South African biologist

Wendy Foden is a South African conservation biologist, best known for her work documenting climate change and its impacts driving loss of biodiversity. Foden led the International Union for the Conservation of Nature (IUCN) group that named which groups of plants and animals are most at risk for damage from climate change. Foden conducts outreach to educate the public that climate change is happening.

==Education==
Foden earned a BS with distinction in botany in 1996 at University of Witwatersrand. She completed her master's degree at the University of Cape Town (2001), and in 2002, earned a MS in conservation biology at UCT. During her master's research, Foden discovered a latitudinal pattern of die-off of quiver trees (Aloidendron dichotomum) suggesting that climate change could be to blame. She received funding to further the study, working with Guy Midgley at the South African National Biodiversity Institute in Cape Town. Foden spent much of 2001–2003 surveying quiver trees in Namibia and the arid regions of western South Africa and set up long term monitoring to track changes. Foden's findings confirmed a clear trend of increasing mortality along gradients from south (polewards) to north (towards the equator) and from higher to lower altitudes, suggesting that the species responds to a poleward shift in suitable climate, but that colonization at the leading range edge is lagging. The study was published in 2007 and was one of the first papers to document climate change impacts on plants, arid ecosystems or in Africa. The work formed the main focus of a TVE Documentary, "All of a quiver", screened on BBC World in April 2007.

==Career==
From 2003 to 2007 Foden managed the South African National Biodiversity Institute's Threatened Species Programme, based in Pretoria. In this capacity she played leading roles in establishing atlasing and conservation assessment programs for plants, reptiles, butterflies and arachnids. She established a scholarship for postgraduate research on threatened species and served as chairperson of the IUCN Species Survival Commission Southern African Plant Specialist Group.
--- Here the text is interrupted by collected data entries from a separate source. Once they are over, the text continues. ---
**config.mk**
```make
export PLATFORM = sky130hd
export DESIGN_NAME = sha256_block_ctrl_flat
export DESIGN_NICKNAME = d
export VERILOG_FILES = /design/src/rtl/sha256_block_ctrl_if.sv /design/src/rtl/sha256_block_ctrl.sv /design/src/flat_wrapper.sv
export SDC_FILE = /design/constraint.sdc
export NUM_CORES = 1
export LEC_CHECK = 0
export CORE_AREA = 2 2 407 409
export DETAILED_ROUTE_END_ITERATION = 12
export DIE_AREA = 0 0 409 411
export GPL_TIMING_DRIVEN = 0
export HOLD_SLACK_MARGIN = 0.1
export PLACE_DENSITY = 0.4
export SLEW_MARGIN = 20
export SYNTH_ARGS = -nofsm -noshare
export SYNTH_HDL_FRONTEND = slang
export SYNTH_SLANG_ARGS = --single-unit
```
**constraint.sdc**
```tcl
create_clock -name clk -period 2.12 [get_ports clk]
set_input_delay 0.424 -clock clk [delete_from_list [all_inputs] [get_ports clk]]
set_output_delay 0.424 -clock clk [all_outputs]
set_load 0.005 [all_outputs]
```
**src/rtl/sha256_block_ctrl_if.sv**
```systemverilog
// sha256_block_ctrl_if: block stream, datapath command and digest handshake bundle
interface sha256_block_ctrl_if #(
  parameter int RIDX_W = 6,
  parameter int BCNT_W = 16
);
  logic [511:0]      block_in;
  logic              block_valid;
  logic              block_last;
  logic              block_accept;
  logic [511:0]      dp_block;
  logic              dp_load_iv;
  logic              dp_load_block;
  logic              dp_round_en;
  logic [RIDX_W-1:0] dp_round_idx;
  logic              dp_update_h;
  logic              digest_valid;
  logic              digest_ack;
  logic              busy;
  logic [BCNT_W-1:0] blk_cnt;
  modport master (
    output block_in, block_valid, block_last, digest_ack,
    input  block_accept, dp_block, dp_load_iv, dp_load_block, dp_round_en,
           dp_round_idx, dp_update_h, digest_valid, busy, blk_cnt
  );
  modport slave (
    input  block_in, block_valid, block_last, digest_ack,
    output block_accept, dp_block, dp_load_iv, dp_load_block, dp_round_en,
           dp_round_idx, dp_update_h, digest_valid, busy, blk_cnt
  );
endinterface

```
**src/rtl/sha256_block_ctrl.sv**
```systemverilog
// sha256_block_ctrl: sequences padded blocks through a command-driven SHA-256 compression datapath
module sha256_block_ctrl #(
  parameter int NUM_ROUNDS = 64,
  parameter int RIDX_W     = 6,
  parameter int BCNT_W     = 16
) (
  input logic                clk,
  input logic                reset,
  sha256_block_ctrl_if.slave bus
);
  typedef enum logic [2:0] {IDLE, LOAD, ROUND, UPDATE, DONE} state_t;
  localparam logic [RIDX_W-1:0] LAST_IDX = RIDX_W'(NUM_ROUNDS - 1);
  state_t            state_q, state_d;
  logic [511:0]      block_q;
  logic              last_q, first_q, first_d, xfer;
  logic [RIDX_W-1:0] idx_q, idx_d;
  logic [BCNT_W-1:0] cnt_q, cnt_d;
  assign bus.block_accept  = state_q == IDLE && !reset;
  assign xfer              = bus.block_valid && bus.block_accept;
  assign bus.dp_block      = block_q;
  assign bus.dp_load_iv    = state_q == LOAD && first_q;
  assign bus.dp_load_block = state_q == LOAD;
  assign bus.dp_round_en   = state_q == ROUND;
  assign bus.dp_round_idx  = idx_q;
  assign bus.dp_update_h   = state_q == UPDATE;
  assign bus.digest_valid  = state_q == DONE;
  assign bus.busy          = state_q != IDLE;
  assign bus.blk_cnt       = cnt_q;
  // next state; round index parks at 0 everywhere except while counting rounds
  always_comb begin
    state_d = state_q;
    first_d = first_q;
    idx_d   = '0;
    cnt_d   = cnt_q;
    case (state_q)
      IDLE:    state_d = xfer ? LOAD : IDLE;
      LOAD:    state_d = ROUND;
      ROUND: begin
        idx_d   = idx_q == LAST_IDX ? '0 : idx_q + 1'b1;
        state_d = idx_q == LAST_IDX ? UPDATE : ROUND;
      end
      UPDATE: begin
        cnt_d   = &cnt_q ? cnt_q : cnt_q + 1'b1;
        state_d = last_q ? DONE : IDLE;
        first_d = last_q;
      end
      DONE: begin
        state_d = bus.digest_ack ? IDLE : DONE;
        cnt_d   = bus.digest_ack ? '0 : cnt_q;
      end
      default: state_d = IDLE;
    endcase
  end
  // state and block registers; the block is captured only on a transfer
  always_ff @(posedge clk) begin
    if (reset) begin
      state_q <= IDLE;
      first_q <= 1'b1;
      block_q <= '0;
      last_q  <= 1'b0;
      idx_q   <= '0;
      cnt_q   <= '0;
    end else begin
      state_q <= state_d;
      first_q <= first_d;
      idx_q   <= idx_d;
      cnt_q   <= cnt_d;
      if (xfer) begin
        block_q <= bus.block_in;
        last_q  <= bus.block_last;
      end
    end
  end
endmodule

```
**src/flat_wrapper.sv**
```systemverilog
// flat-port wrapper written by rule: the top's interface ports become plain ports
module sha256_block_ctrl_flat 
#(
  parameter int NUM_ROUNDS = 64,
  parameter int RIDX_W     = 6,
  parameter int BCNT_W     = 16
)
  (clk, reset, bus_block_in, bus_block_valid, bus_block_last, bus_digest_ack, bus_block_accept, bus_dp_block, bus_dp_load_iv, bus_dp_load_block, bus_dp_round_en, bus_dp_round_idx, bus_dp_update_h, bus_digest_valid, bus_busy, bus_blk_cnt);
  sha256_block_ctrl_if #(.RIDX_W(RIDX_W), .BCNT_W(BCNT_W)) bus_i ();
  input logic clk;
  input logic reset;
  input wire logic [$bits(bus_i.block_in)-1:0] bus_block_in;
  input wire logic [$bits(bus_i.block_valid)-1:0] bus_block_valid;
  input wire logic [$bits(bus_i.block_last)-1:0] bus_block_last;
  input wire logic [$bits(bus_i.digest_ack)-1:0] bus_digest_ack;
  output wire logic [$bits(bus_i.block_accept)-1:0] bus_block_accept;
  output wire logic [$bits(bus_i.dp_block)-1:0] bus_dp_block;
  output wire logic [$bits(bus_i.dp_load_iv)-1:0] bus_dp_load_iv;
  output wire logic [$bits(bus_i.dp_load_block)-1:0] bus_dp_load_block;
  output wire logic [$bits(bus_i.dp_round_en)-1:0] bus_dp_round_en;
  output wire logic [$bits(bus_i.dp_round_idx)-1:0] bus_dp_round_idx;
  output wire logic [$bits(bus_i.dp_update_h)-1:0] bus_dp_update_h;
  output wire logic [$bits(bus_i.digest_valid)-1:0] bus_digest_valid;
  output wire logic [$bits(bus_i.busy)-1:0] bus_busy;
  output wire logic [$bits(bus_i.blk_cnt)-1:0] bus_blk_cnt;
  assign bus_i.block_in = bus_block_in;
  assign bus_i.block_valid = bus_block_valid;
  assign bus_i.block_last = bus_block_last;
  assign bus_i.digest_ack = bus_digest_ack;
  assign bus_block_accept = bus_i.block_accept;
  assign bus_dp_block = bus_i.dp_block;
  assign bus_dp_load_iv = bus_i.dp_load_iv;
  assign bus_dp_load_block = bus_i.dp_load_block;
  assign bus_dp_round_en = bus_i.dp_round_en;
  assign bus_dp_round_idx = bus_i.dp_round_idx;
  assign bus_dp_update_h = bus_i.dp_update_h;
  assign bus_digest_valid = bus_i.digest_valid;
  assign bus_busy = bus_i.busy;
  assign bus_blk_cnt = bus_i.blk_cnt;
  sha256_block_ctrl #(.NUM_ROUNDS(NUM_ROUNDS), .RIDX_W(RIDX_W), .BCNT_W(BCNT_W)) u_core (.clk(clk), .reset(reset), .bus(bus_i));
endmodule
```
In 2007 Foden moved to the United Kingdom to join the IUCN Global Species Programme, based in Cambridge. Working with scientists from the IUCN Species Survival Commission, she developed a method of assessing species' vulnerability to climate change that involves modeling each species' predicted exposure to climate change and examining the biological traits that are likely to make them more or less sensitive and able to adapt to these changes. In a 2013 publication, Foden and her co-authors describe the method and its application to all birds, amphibians and corals. The study highlights the species in these groups at highest risk of climate change driven extinction, as well as the regions in which they are concentrated. The study compares species' climate change vulnerabilities with their risk of extinction on the IUCN Red List of Threatened Species and highlights both most urgent and new priorities for conservation. Foden and her team also applied the approach in regionally-focused climate change vulnerability assessment projects in East and Central Africa's Albertine Rift, West Africa and Madagascar.

Foden carries out a range of activities to raise awareness about climate change impacts on biodiversity, including through talks and seminars. In 2009 she led a public-orientated report and press release entitled 'Ten New Climate Change Flagships: More Than Just the Polar Bear' at the 2009 United Nations Climate Change Conference. She was a guest lecturer on the University of Cambridge Conservation Leadership MPhil course in the 2010s. Foden has been a steering committee member of the IUCN Species Survival Commission Climate Change Specialist Group for many years, and is a Trustee of the Environment Africa Trust.

As of 2016, Foden chaired the IUCN SSC Climate Change Specialist Group when the team created new guidelines for the conservation community, for assessing species' vulnerability to climate change. At that time she was also a Senior Researcher at the University of Stellenbosch, South Africa.

From 2023-2026, Foden was the lead scientist on the SANParks’ scientific services unit project to restore the biodiversity on Cape Town's Table Mountain. She notes the average temperature in Cape Town has risen and is affecting the many microclimates along the slopes.

== Awards ==
Foden was awarded the BES Marsh Award for Climate Change Research (2020). She is the second South African conservation scientist to earn the George Rabb Award for Conservation Innovation from the SSC division of the IUCN in 2019.

Foden was featured in the TEDxCapeTown Salon in 2017 to discuss impacts of climate change on species survival.